A team  is similar to a Unix process: it creates a strong boundary around executing code, tracking its resource usage and isolating it from other programs. Unlike a Unix process, however, teams are maintained entirely within JanosVM, without reliance on any underlying OS or hardware support for such separation. Instead, JanosVM provides the team abstraction using mechanisms from garbage collection and the language runtime. Thus, JanosVM is able to run multiple Java bytecode programs within the same "JVM" without losing the ability to manage them, analogous to each Java bytecode program running in a separate Unix process. The obvious benefits of this approach lie in the ability to share the tremendous amount of machinery needed to execute Java code in the first place and to optimize the usage of resources between teams. In addition, this approach can also reduce the amount of work needed for inter-process communication since threads can easily switch between teams within the VM, rather than having to communicate through low-level Unix primitives.
Teams are represented internally as jteam structures which contain other structures that track resource usage and provide the context for the threads executing within the team. At the Java level a team is represented by two classes and can be accessed by a third proxy class. First, there is the kernel-private TeamBackEnd class  which provides room for the C jteam structure. Second, there is the Team class which holds any team-wide data not held by the kernel and provides a path for code in the same to access its TeamBackEnd object. Finally, there is the TeamHandle class which provides user code with limited access to any team in the system.
The team structure has only a few operations associated with it since most of the work is done by the objects hanging off these structures. The primary operation done on a team object is visiting it; in other words, changing the context of a thread from one team to another. This context change allows a thread to do work on behalf of one team with the facilities provided by another. For example, when a thread needs to load a class file it visits the kernel team (since files need to be managed by the kernel), loads the file, and returns to its previous team. When a thread visits another team its context is substantially switched to that team. While the visit is active both of the involved teams are unkillable, and both heaps are visible to the visiting thread. Hopefully, this simple primitive provides enough power for higher level code to implement almost any desired inter-team communication mechanism.
The visit operation has some similarities to certain lightweight client-server invocations in more traditional kernels such a Mach's "migrating threads" and Taos's LRPC. One difference is that in JanosVM the "server" doesn't have to dedicate any resources (i.e., worker thread) to handling incoming calls, since the caller's stack can be safely shared through language type safety mechanisms. Another difference is that the visit operation is not safe, as described above. In fact, the JanosVM cross-team visit is like a generalization of a kernel syscall, but without the trapping and stack switching.

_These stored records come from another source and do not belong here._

This is an optimization exercise on Yosys and OpenROAD, whose aim is a short achievable clock period and few clock cycles per item, not a production implementation.
At most, simulation tests tie the RTL to the original design; equivalence was not proved.
Power figures rest on the tool's default switching activity, not on a simulated workload.

==> flow/design.v (excerpt) <==
module ada_rx (
    input  wire        clk,
    input  wire        rst,         
    input  wire        in_valid,
    input  wire [7:0]  in_data,
    output wire        in_ready,
    output wire        out_valid,
    input  wire        out_ready,
    output wire [1:0]  out_kind,    
    output wire [31:0] out_data,
    output wire        out_last
);
For scale: roughly 3800 cells after synthesis, roughly 49 I/O pins.
export LEC_CHECK = 0
export ABC_CLOCK_PERIOD_IN_PS = 3000
export CAP_MARGIN = 20
export CORE_MARGIN = 2
export CORE_UTILIZATION = 70
export CTS_CLUSTER_DIAMETER = 60
export CTS_CLUSTER_SIZE = 28
export SLEW_MARGIN = 20
create_clock -name core_clock -period 11.0 [get_ports {clk}]
standard.sh (not shown) runs the stock make flow with config.mk's settings and CLKGATE_MAP_FILE= SYNTH_SCRIPT=/design/flow/synth_recipe.tcl, a recipe that flattens the netlist after the stock synthesis.
==> flow/flow/run.sh <==
#!/bin/bash
set -euo pipefail
bash standard.sh SETUP_SLACK_MARGIN=7.8 finish > standard.log 2>&1
Testbench counts at the start, summed over its fixed seeds: cycles 48,218, bytes 47,847.
Background: an optimization exercise with open tools, aiming at small area and a short achievable clock period. Do not read the settings as production practice.
The RTL was checked by simulation tests, not by an equivalence proof against the original design.
No activity file was given, so power comes from the tool's default toggle rates.

`flow/design.v`:
```
module dse_debounce #(
    parameter W = 9
) (
    input  wire         clk,
    input  wire         rst,
    input  wire         fine,
    input  wire         pin_n,      
    output wire         done,
    output wire [W-1:0] dur
);
    reg [W-1:0] held;
    assign done = fine & pin_n & (|held);
    assign dur  = held;
    always @(posedge clk) begin
        if (rst)
            held <= {W{1'b0}};
        else if (fine)
            held <= pin_n ? {W{1'b0}} : ((&held) ? held : held + 1'b1);
    end
endmodule
module dse_mac (
    input  wire signed [20:0] x,
    input  wire signed [16:0] y,
    input  wire signed [38:0] z,
    output wire signed [38:0] p
);
    assign p = x * y + z;
endmodule
module dse_square (
    input  wire signed [16:0] d,
    output wire        [31:0] s
);
    wire        sg = d[16];
    wire [15:0] e  = d[15:0] ^ {16{sg}};
    reg  [31:0] acc;
    integer i;
    always @(*) begin
        acc = sg ? {15'd0, e, 1'b1} : 32'd0;
        for (i = 0; i < 16; i = i + 1)
            acc = acc + (e[i] ? ({16'd0, e} >> (i + 1) << (2 * i + 2)) | (32'd1 << (2 * i))
                              : 32'd0);
    end
    assign s = acc;
endmodule
module dse_var1 (
    input  wire signed [33:0] a,
    input  wire        [7:0]  b,
    input  wire signed [15:0] t2,
    output wire signed [23:0] u
);
    wire signed [8:0]  bs = {1'b0, b};
    wire signed [33:0] v  = a + bs * t2;
    assign u = v[33:10];
endmodule
module dse_core (
    input  wire        clk,
    input  wire        rst,             
    input  wire        fine,            
    input  wire        coarse,          
    input  wire        sec,             
    input  wire        btnA_n,          
    input  wire        btnB_n,          
    input  wire        srst,            
    input  wire        bus_evt,         
    input  wire        bus_nack,
    input  wire        bus_data_ready,  
    input  wire        bus_stop,        
    input  wire [7:0]  bus_rdata,
    output wire [1:0]  mode_o,
    output wire        disp_req,
    output wire [4:0]  hours_o,
    output wire [5:0]  minutes_o,
    output wire [5:0]  seconds_o,
    output wire [15:0] avg_temp,
    output wire        avg_valid,
    output wire        sensor_fault,
    output wire [3:0]  sensor_state,
    output wire        cmd_valid,
    output wire [2:0]  cmd_kind,
    output wire [6:0]  cmd_addr,
    output wire [7:0]  cmd_data
);
    localparam [6:0]   SLAVE_ADDR      = 7'h76;
    localparam [7:0]   REG_CALIB       = 8'h88;
    localparam [7:0]   REG_CTRL_MEAS   = 8'hF4;
    localparam [7:0]   CTRL_MEAS_VALUE = 8'h21;
    localparam [7:0]   REG_STATUS      = 8'hF3;
    localparam [7:0]   REG_TEMP        = 8'hFA;
    localparam integer IDLE_TIMEOUT    = 300;
    localparam [1:0] M_TEMP = 2'd0, M_CLOCK = 2'd1, M_EHOUR = 2'd2, M_EMIN = 2'd3;
    localparam [3:0] PS_READ_CAL   = 4'd0,
                     PS_WRITE_CAL  = 4'd1,
                     PS_CFG_DONE   = 4'd2,
                     PS_STAT_CFG   = 4'd3,
                     PS_STATUS     = 4'd4,
                     PS_WAIT_MEAS  = 4'd5,
                     PS_START_READ = 4'd6,
                     PS_READING    = 4'd7,
                     PS_ERROR      = 4'd8;
    localparam [2:0] K_SEND_SINGLE = 3'b000,
                     K_SEND_START  = 3'b001,
                     K_SEND_FINISH = 3'b011,
                     K_RECV_SINGLE = 3'b100,
                     K_RECV_START  = 3'b101,
                     K_RECV_CONT   = 3'b110,
                     K_RECV_FINISH = 3'b111;
    wire       doneA, doneB;
    wire [8:0] durA;
    wire [5:0] durB;
    dse_debounce #(.W(9)) u_dbA (
        .clk(clk), .rst(rst), .fine(fine), .pin_n(btnA_n), .done(doneA), .dur(durA));
    dse_debounce #(.W(6)) u_dbB (
        .clk(clk), .rst(rst), .fine(fine), .pin_n(btnB_n), .done(doneB), .dur(durB));
    reg [1:0] mode;
    reg [8:0] idle_cnt;
    wire durA_1_50    = (durA <= 9'd50);      
    wire durA_1_90    = (durA <= 9'd90);
    wire durA_100_300 = (durA >= 9'd100) && (durA <= 9'd300);
    always @(posedge clk) begin
        if (rst) begin
            mode     <= M_TEMP;
            idle_cnt <= 9'd0;
        end else if (fine) begin
            if (mode == M_CLOCK) begin
                if (idle_cnt == IDLE_TIMEOUT - 1) begin
                    mode     <= M_TEMP;
                    idle_cnt <= 9'd0;
                end else begin
                    idle_cnt <= idle_cnt + 9'd1;
                end
            end else if (doneA) begin
                case (mode)
                    M_TEMP: begin
                        if (durA_1_90)         mode <= M_CLOCK;
                        else if (durA_100_300) mode <= M_EHOUR;
                    end
                    M_EHOUR: if (durA_1_50) mode <= M_EMIN;
                    M_EMIN:  if (durA_1_50) mode <= M_TEMP;
                    default: ;
                endcase
            end
        end
    end
    reg [4:0] hh;
    reg [5:0] mm, ss;
    reg [4:0] hh1;
    reg [5:0] mm1, ss1;
    always @(*) begin
        hh1 = hh; mm1 = mm; ss1 = ss;
        if (sec) begin
            if (ss == 6'd59) begin
                ss1 = 6'd0;
                if (mm == 6'd59) begin
                    mm1 = 6'd0;
                    hh1 = (hh == 5'd23) ? 5'd0 : hh + 5'd1;
                end else begin
                    mm1 = mm + 6'd1;
                end
            end else begin
                ss1 = ss + 6'd1;
            end
        end
    end
    wire inc_b = doneB && (durB <= 6'd50);    
    always @(posedge clk) begin
        if (rst) begin
            hh <= 5'd0;
            mm <= 6'd0;
            ss <= 6'd0;
        end else begin
            hh <= hh1;
            mm <= mm1;
            ss <= ss1;
            if (inc_b && mode == M_EHOUR)
                hh <= (hh1 == 5'd23) ? 5'd0 : hh1 + 5'd1;
            if (inc_b && mode == M_EMIN)
                mm <= (mm1 == 6'd59) ? 6'd0 : mm1 + 6'd1;
        end
    end
    reg  [3:0]  ps;
    reg  [2:0]  byte_idx;
    reg         burst;         
    reg  [7:0]  raw_msb;
    reg  [15:0] cal_t1;
    reg  [15:0] cal_t2;
    reg  [15:0] cal_t3;
    reg         cal_valid;
    reg         cmd_v;
    reg  [2:0]  cmd_k;
    reg  [7:0]  cmd_d;
    wire ps_waiting = (ps == PS_WRITE_CAL) || (ps == PS_STAT_CFG) || (ps == PS_STATUS) ||
                      (ps == PS_WAIT_MEAS) || (ps == PS_START_READ) || (ps == PS_READING);
    wire ps_idle    = (ps == PS_READ_CAL) || (ps == PS_CFG_DONE);
    wire ev_srst   = srst;
    wire ev_nack   = !srst && bus_evt && bus_nack && (ps != PS_ERROR);
    wire ev_bus    = !srst && bus_evt && !bus_nack && ps_waiting;
    wire ev_coarse = coarse && ps_idle;    
    wire status_ready = bus_rdata[0];
    wire sample_valid = ev_bus && (ps == PS_READING) && byte_idx[0];
    always @(posedge clk) begin
        if (rst) begin
            ps        <= PS_READ_CAL;
            byte_idx  <= 3'd0;
            burst     <= 1'b0;
            cal_valid <= 1'b0;
            cmd_v     <= 1'b0;
            cmd_k     <= 3'd0;
            cmd_d     <= 8'd0;
        end else begin
            cmd_v <= 1'b0;
            cmd_k <= 3'd0;
            cmd_d <= 8'd0;
            if (ev_srst) begin
                ps       <= cal_valid ? PS_CFG_DONE : PS_READ_CAL;
                byte_idx <= 3'd0;
                burst    <= 1'b0;
            end else if (ev_nack) begin
                ps <= PS_ERROR;
            end else if (ev_bus) begin
                case (ps)
                    PS_WRITE_CAL: begin
                        if (!burst) begin
                            cmd_v <= 1'b1; cmd_k <= K_RECV_START;
                            burst <= 1'b1;
                        end else begin
                            case (byte_idx)
                                3'd0: cal_t1[7:0]  <= bus_rdata;
                                3'd1: cal_t1[15:8] <= bus_rdata;
                                3'd2: cal_t2[7:0]  <= bus_rdata;
                                3'd3: cal_t2[15:8] <= bus_rdata;
                                3'd4: cal_t3[7:0]  <= bus_rdata;
                                default: cal_t3[15:8] <= bus_rdata;
                            endcase
                            if (byte_idx == 3'd5) begin
                                cal_valid <= 1'b1;
                                ps        <= PS_CFG_DONE;
                                byte_idx  <= 3'd0;
                                burst     <= 1'b0;
                            end else begin
                                byte_idx <= byte_idx + 3'd1;
                                cmd_v <= 1'b1;
                                cmd_k <= (byte_idx == 3'd4) ? K_RECV_FINISH : K_RECV_CONT;
                            end
                        end
                    end
                    PS_STAT_CFG: begin
                        cmd_v <= 1'b1; cmd_k <= K_SEND_FINISH; cmd_d <= CTRL_MEAS_VALUE;
                        ps <= PS_STATUS;
                    end
                    PS_STATUS: begin
                        cmd_v <= 1'b1; cmd_k <= K_SEND_SINGLE; cmd_d <= REG_STATUS;
                        ps <= PS_WAIT_MEAS;
                        burst <= 1'b0;
                    end
                    PS_WAIT_MEAS: begin
                        if (!burst) begin
                            cmd_v <= 1'b1; cmd_k <= K_RECV_SINGLE;
                            burst <= 1'b1;
                        end else if (status_ready) begin
                            cmd_v <= 1'b1; cmd_k <= K_SEND_SINGLE; cmd_d <= REG_TEMP;
                            ps <= PS_START_READ;
                            burst <= 1'b0;
                        end else begin
                            cmd_v <= 1'b1; cmd_k <= K_SEND_SINGLE; cmd_d <= REG_STATUS;
                            burst <= 1'b0;
                        end
                    end
                    PS_START_READ: begin
                        cmd_v <= 1'b1; cmd_k <= K_RECV_START;
                        ps <= PS_READING;
                        byte_idx <= 3'd0;
                        burst    <= 1'b1;
                    end
                    PS_READING: begin
                        if (!byte_idx[0]) begin
                            raw_msb <= bus_rdata;
                            cmd_v <= 1'b1; cmd_k <= K_RECV_FINISH;
                            byte_idx <= 3'd1;
                        end else begin
                            ps       <= PS_CFG_DONE;
                            byte_idx <= 3'd0;
                            burst    <= 1'b0;
                        end
                    end
                    default: ;
                endcase
            end else if (ev_coarse) begin
                if (ps == PS_READ_CAL) begin
                    cmd_v <= 1'b1; cmd_k <= K_SEND_SINGLE; cmd_d <= REG_CALIB;
                    ps <= PS_WRITE_CAL;
                end else begin
                    cmd_v <= 1'b1; cmd_k <= K_SEND_START; cmd_d <= REG_CTRL_MEAS;
                    ps <= PS_STAT_CFG;
                end
                byte_idx <= 3'd0;
                burst    <= 1'b0;
            end
        end
    end
    reg signed [33:0] a_q;         
    reg signed [24:0] w_q;         
    reg               pend;        
    reg               pub;         
    reg        [3:0]  count;
    reg signed [15:0] q;
    reg        [3:0]  r;
    reg        [15:0] avg_hold;
    reg               avg_v;
    wire ph1 = byte_idx[0];        
    wire [7:0]         d_hi = ph1 ? raw_msb   : bus_rdata;
    wire [7:0]         d_lo = ph1 ? bus_rdata : 8'd0;
    wire signed [16:0] d_u  = {1'b0, d_hi, d_lo};
    wire signed [16:0] d_t1 = {1'b0, cal_t1};
    wire signed [16:0] dgen = d_u - d_t1;
    wire [31:0] sq;
    dse_square u_sq (.d(dgen), .s(sq));
    wire signed [23:0] u_c;
    dse_var1 u_v1 (.a(a_q), .b(bus_rdata), .t2(cal_t2), .u(u_c));
    wire signed [20:0] m_dd = {1'b0, sq[31:12]};
    wire signed [15:0] m_t2 = cal_t2;
    wire signed [15:0] m_t3 = cal_t3;
    wire signed [37:0] m_u  = {u_c, 14'd0};
    wire signed [34:0] m_q  = {q, 19'd0};
    wire signed [20:0] mx = ph1 ? m_dd : dgen;
    wire signed [16:0] my = ph1 ? m_t3 : m_t2;
    wire signed [38:0] mz = ph1 ? m_u : m_q;
    wire signed [38:0] mp;
    dse_mac u_mac (.x(mx), .y(my), .z(mz), .p(mp));
    wire signed [24:0] tfq  = w_q;
    wire signed [15:0] aq   = w_q[24:9];           
    wire        [8:0]  tb   = w_q[8:0];            
    wire        [11:0] t5   = {tb, 2'b00} + tb + 12'd128;
    wire        [3:0]  h    = t5[11:8];            
    wire        [4:0]  g    = r + h;
    wire               e0   = (g >= 5'd10);
    wire        [3:0]  rn   = e0 ? g - 5'd10 : g[3:0];
    wire signed [15:0] fq   = aq + e0;             
    wire signed [15:0] avg_u = fq + ((fq < 0) && (rn != 4'd0));
    wire signed [24:0] q512 = {q, 9'd0};
    wire               c_lo = (tfq < q512 - 25'sd204825);
    wire               c_hi = (tfq > q512 + 25'sd435225);
    wire signed [15:0] q_lo = q - 16'sd400;
    wire signed [15:0] q_hi = q + 16'sd850;
    wire signed [15:0] avg_lo = q_lo + ((q_lo < 0) && (r != 4'd0));
    wire signed [15:0] avg_hi = q_hi + ((q_hi < 0) && (r != 4'd0));
    wire        [15:0] avg_c = c_lo ? avg_lo : c_hi ? avg_hi : avg_u;
    always @(posedge clk) begin
        if (ev_bus && ps == PS_READING && !byte_idx[0])
            a_q <= mp[33:0];
        if (sample_valid)
            w_q <= mp[38:14];
    end
    always @(posedge clk) begin
        if (rst) begin
            pend     <= 1'b0;
            pub      <= 1'b0;
            count    <= 4'd0;
            q        <= 16'sd0;
            r        <= 4'd0;
            avg_hold <= 16'd0;
            avg_v    <= 1'b0;
        end else begin
            pend <= sample_valid;
            if (sample_valid) begin
                pub  <= (count == 4'd9);
                if (count == 4'd9) begin
                    avg_v <= 1'b1;
                    count <= 4'd0;
                end else begin
                    count <= count + 4'd1;
                end
            end
            if (pend) begin
                if (pub) begin
                    q        <= 16'sd0;
                    r        <= 4'd0;
                    avg_hold <= avg_c;
                end else begin
                    q <= c_lo ? q_lo : c_hi ? q_hi : fq;
                    r <= (c_lo || c_hi) ? r : rn;
                end
            end
        end
    end
    assign mode_o       = mode;
    assign disp_req     = (mode != M_TEMP);
    assign hours_o      = hh;
    assign minutes_o    = mm;
    assign seconds_o    = ss;
    assign avg_temp     = (pend && pub) ? avg_c : avg_hold;
    assign avg_valid    = avg_v;
    assign sensor_fault = (ps == PS_ERROR);
    assign sensor_state = ps;
    assign cmd_valid    = cmd_v;
    assign cmd_kind     = cmd_k;
    assign cmd_addr     = cmd_v ? SLAVE_ADDR : 7'd0;
    assign cmd_data     = cmd_d;
endmodule
```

The other major operation on a team object is termination. The termination of a team returns all of its resources back to the kernel for others to use. This is quite a complicated operation to perform correctly since we have to make sure that any shared state or data isn't going to be damaged when the team's threads are killed. Fortunately, the visit clearly tells us when shared data is being manipulated so we can just track how many threads have entered or left a team to determine when we can terminate it.

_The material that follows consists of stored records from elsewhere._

Source: an optimization exercise on an open RTL-to-GDS flow (aim: a short achievable clock period and few clock cycles). Production flows keep margins and buffers that such runs may drop. In this exercise RTL edits were held to simulation tests only and were not proved equivalent to the original. No activity file was given, so power comes from the tool's default toggle rates.

## run.sh

```bash
#!/bin/bash
# synth_recipe.tcl (not shown) runs the flow's synth.tcl, then flattens the netlist and writes it again
# the make line also repeats each setting of config.mk as NAME=value (left out here)
make -C /OpenROAD-flow-scripts/flow DESIGN_CONFIG=/design/flow/config.mk WORK_HOME=/design/flow/orfs CLKGATE_MAP_FILE= SYNTH_SCRIPT=/design/flow/synth_recipe.tcl finish
```

## config.mk

```make
export PLATFORM = sky130hd
export DESIGN_NAME = cwrv_core
export DESIGN_NICKNAME = cwrv_core
export VERILOG_FILES = /design/flow/design.v
export SDC_FILE = /design/flow/constraint.sdc
export NUM_CORES = 4
export LEC_CHECK = 0
export CAP_MARGIN = 20
export CELL_PAD_IN_SITES_DETAIL_PLACEMENT = 1
export CELL_PAD_IN_SITES_GLOBAL_PLACEMENT = 2
export CORE_MARGIN = 2
export CORE_UTILIZATION = 30
export SLEW_MARGIN = 20
```

## constraint.sdc

```tcl
create_clock -name core_clock -period 15.0 [get_ports {clk}]
set_input_delay 3.0000 -clock core_clock [delete_from_list [all_inputs] [get_ports {clk}]]
set_output_delay 3.0000 -clock core_clock [all_outputs]
set_load 0.01 [all_outputs]
```
What follows belongs to an exercise in optimizing a design on an open flow for small area, a short achievable clock period and few clock cycles per item; a production flow would make more cautious choices.
Where RTL was checked, it was by simulation tests only, not by an equivalence proof against the original.
Function not checked in runs 5 and 6: the RTL went through the layout flow alone.
Power figures rest on the tool's default switching activity, not on a simulated workload.

$ cat design/flow/standard.sh
#!/bin/bash
# synth_recipe.tcl (not shown) runs the flow's synth.tcl, then flattens the netlist and writes it again
# the make line also repeats each setting of config.mk as NAME=value (left out here)
make -C /OpenROAD-flow-scripts/flow DESIGN_CONFIG=/design/flow/config.mk WORK_HOME=/design/flow/orfs CLKGATE_MAP_FILE= SYNTH_SCRIPT=/design/flow/synth_recipe.tcl "${@:-finish}"
$ cat design/flow/constraint.sdc
create_clock -name core_clock -period 8.5 [get_ports {clk}]
set_input_delay 1.7000 -clock core_clock [delete_from_list [all_inputs] [get_ports {clk}]]
set_output_delay 1.7000 -clock core_clock [all_outputs]
set_load 0.01 [all_outputs]
$ cat design/flow/flow/run.sh
#!/bin/bash
# Standard ORFS layout (the standard.sh) with: plain buf_1 cells as the
# port buffers, a larger setup margin for the resizer's timing repair, and a
# clock tree of clkbuf_8 buffers without dummy loads.
set -euo pipefail
cd "$(dirname "${BASH_SOURCE[0]}")/.."
export BUFFER_PORTS_ARGS="-buffer_cell sky130_fd_sc_hd__buf_1"
export SETUP_SLACK_MARGIN=5.6
export CTS_ARGS="-sink_clustering_enable -repair_clock_nets -dont_use_dummy_load -buf_list sky130_fd_sc_hd__clkbuf_8 -sink_clustering_size 16 -sink_clustering_max_diameter 60"
bash standard.sh > standard.log 2>&1
$ cat design/flow/config.mk
export PLATFORM = sky130hd
export DESIGN_NAME = ble_rx_deframer
export DESIGN_NICKNAME = ble_rx_deframer
export VERILOG_FILES = /design/flow/design.v
export SDC_FILE = /design/flow/constraint.sdc
export NUM_CORES = 4
export LEC_CHECK = 0
export CAP_MARGIN = 20
export CORE_MARGIN = 2
export CORE_UTILIZATION = 60
export PLACE_DENSITY = 0.75
export SLEW_MARGIN = 20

Note that a system built on top of JanosVM that needs to be able to terminate teams without delay will have to closely guard the visitation primitives as visits can indefinitely delay termination.

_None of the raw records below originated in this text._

Background: an optimization exercise with open tools, aiming at small area, a short achievable clock period and few clock cycles. Do not read the settings as production practice. Where RTL was checked, it was by simulation tests only, not by an equivalence proof against the original. No activity file was given, so power comes from the tool's default toggle rates.

Setup of the baseline:
// alu_core
module alu_core (
    input  wire        clk,
    input  wire        rst,         
    input  wire        cmd_valid,
    output wire        cmd_ready,
    input  wire [31:0] cmd,
    input  wire [3:0]  rd_idx,
    output wire [15:0] rd_data,
    output wire [3:0]  flags        
);
Size in the first run: roughly 60 I/O pins, about 27,000 um^2 of cells after synthesis.
clock: 10.0 ns
lec_check: 0
cap_margin: 20
core_margin: 2
core_utilization: 45
cts_buf_list: sky130_fd_sc_hd__clkbuf_4 sky130_fd_sc_hd__clkbuf_8
cts_cluster_size: 20
place_density: 0.6
setup_slack_margin: 4
slew_margin: 20
standard.sh (not shown) runs the stock make flow with config.mk's settings and CLKGATE_MAP_FILE= SYNTH_SCRIPT=/design/flow/synth_recipe.tcl, a recipe that flattens the netlist after the stock synthesis.
==> flow/flow/run.sh <==
#!/bin/bash
# Standard ORFS layout, with the port buffers made from plain buffers (buf_4)
# instead of the delay cells buffer_ports picks by default, and with timing
# repair free to resize cells across footprints.
set -euo pipefail
export BUFFER_PORTS_ARGS="-buffer_cell sky130_fd_sc_hd__buf_4"
bash standard.sh MATCH_CELL_FOOTPRINT=0 "BUFFER_PORTS_ARGS=-buffer_cell sky130_fd_sc_hd__buf_4" finish > make_finish.log 2>&1
Testbench counts of the baseline, summed over its fixed seeds: cycles 5,283.
The following lists how the candidate was set up differently from the baseline:
diff --git a/flow/design.v b/flow/design.v
--- a/flow/design.v
+++ b/flow/design.v
@@ -24,27 +24,32 @@
                 for (k = 15; k >= l; k = k - 1) begin
                     G[k] = G[k] | (P[k] & G[k-l]);
                     P[k] = P[k] & P[k-l];
                 end
             add16 = {G[15], p ^ {G[14:0], 1'b0}};
         end
     endfunction
     function [17:0] add17(input [16:0] x, input [16:0] y, input ci);
         reg [16:0] p, g, P, G;
-        integer l, k;
+        integer d, k;
         begin
             p = x ^ y; g = x & y;
             G = g; P = p;
             G[0] = g[0] | (p[0] & ci);
-            for (l = 1; l < 17; l = l * 2)
-                for (k = 16; k >= l; k = k - 1) begin
-                    G[k] = G[k] | (P[k] & G[k-l]);
-                    P[k] = P[k] & P[k-l];
+            for (d = 1; d < 17; d = d * 2)
+                for (k = 2 * d - 1; k < 17; k = k + 2 * d) begin
+                    G[k] = G[k] | (P[k] & G[k-d]);
+                    P[k] = P[k] & P[k-d];
+                end
+            for (d = 8; d >= 1; d = d / 2)
+                for (k = 3 * d - 1; k < 17; k = k + 2 * d) begin
+                    G[k] = G[k] | (P[k] & G[k-d]);
+                    P[k] = P[k] & P[k-d];
                 end
             add17 = {G[16], p ^ {G[15:0], ci}};
         end
     endfunction
     reg [255:0] rf;                 
     reg         cf, zf, sf, of;
     function [15:0] rdport(input [255:0] v, input [15:0] sel);
         integer j;
         begin
@@ -287,20 +292,19 @@
         for (i = 0; i < 16; i = i + 1)
             we[i] = rst
                   | (wa & (fa == i)) | (wb & (fb == i)) | (wc & (fc == i)) | (wd & (fd == i))
                   | (fin_q & ((da == i) | (mode_div & (dc == i))))
                   | (fin_r & (dd == i));
     end
     wire [15:0] wdat = rst ? 16'd0 : w;
     wire fl_we = acc & !isMOV & !isLDI;
     wire cf_we = fl_we & !isINC & !isDEC;
-    wire [15:0] keep_a = isSHL ? ~thr_rev : (isSHR | isSAR) ? ~thr : 16'hFFFF;
-    wire sh_z  = ((A & keep_a) == 16'd0) & !(fillv & (|fillm));
+    wire sh_z  = (sh == 16'd0);
     wire zf_nx = isMUL | (isDIV ? (b_z | a_z | (!b_1 & a_lt_b)) :
                           (isSH | isROT) ? sh_z : r_z);
     wire sf_nx = isDIV ? (b_1 & A[15]) : (isSH | isROT) ? sh[15] : (R[15] & !isMUL);
     wire cf_nx = ((isADD | isSUB | isCMP) & c16) | (isNEG & !a_z)
                | ((isSH | isROT) & sh_cf) | (isMUL & A[0]) | (isDIV & b_z);
     wire of_nx = ((isADD | isSUB | isCMP | isINC | isDEC | isNEG) & add_of)
                | ((isSH | isROT) & sh_of) | (isMUL & A[0]) | (isDIV & b_z);
     always @(posedge clk) begin
         for (i = 0; i < 16; i = i + 1)
--- outcome ---
- Diff the baseline -> the candidate: clock insertion delay at the later pin of the skew report now larger; switching portion of total power now smaller; fmax now smaller.
- Between the candidate and the baseline, it is the candidate whose internal power summed over all cells is higher, by about 2.4%.
- The candidate | stages: all done | timing, DRC, antenna: all pass
- Against the baseline, the candidate comes in 5.3% lower on count of plain and timing-repair buffers.
Function not checked in the candidate: the RTL went through the layout flow alone.

[what the ideal ports hide]
No port has a modelled driver above. Below, the same layouts with a new extraction and two added sets of constraints.
Step 1 assumes that a clkbuf_16 drives the clock port and a buf_2 every other input.
Step 2 moves the port delays by t, midway between the first and last clock arrival at a register: inputs arrive t later, outputs are due t later. That takes back most of the time a late clock gives input paths.
a / b / c = ideal ports / drivers / drivers and shift; a / b = the first two.
run	shift t [ns]	setup WS [ns]	worst setup path at the end	clock arrival spread, ns	worst slew at a driven data input, ns
the baseline	0.714	4.031 / 3.838 / 3.124	input to register	0.046 / 0.045	0.30
the candidate	0.730	3.901 / 3.826 / 3.095	input to register	0.044 / 0.045	0.25
After both steps setup and hold are still met in every run listed. For the baseline, which loses most, drivers alone change the setup slack by -0.193 ns; drivers and shift together by -0.907 ns.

Since some objects created by one team are likely to be needed by another we must have a method for tracking them so the references can be revoked or marked stale. Internally, the VM contains no cross-team pointers unless they are explicitly managed by a resource, bounded by another team's lifetime (e.g., the kernel), or are handled in an indirect way (like file descriptors in Unix). When working at the Java level there are instances of the Exportable and Importable classes which provide a base for objects that are to be exported or imported, respectively. Since any Exportable and Importable objects are tracked by the team we can null out their references so that no Java code attempts to use the now dead segment of memory.
Creating and using teams
Currently, all teams are Java objects since we use their Java locks . To create one you use the create() static method in the Team class. This method will create a team with the specified name and set of resources and then return a TeamHandle object which can be used to communicate with the new team. Most likely, the first thing to do is visit the team, duplicate any data needed from your own team and start some new threads in the new team.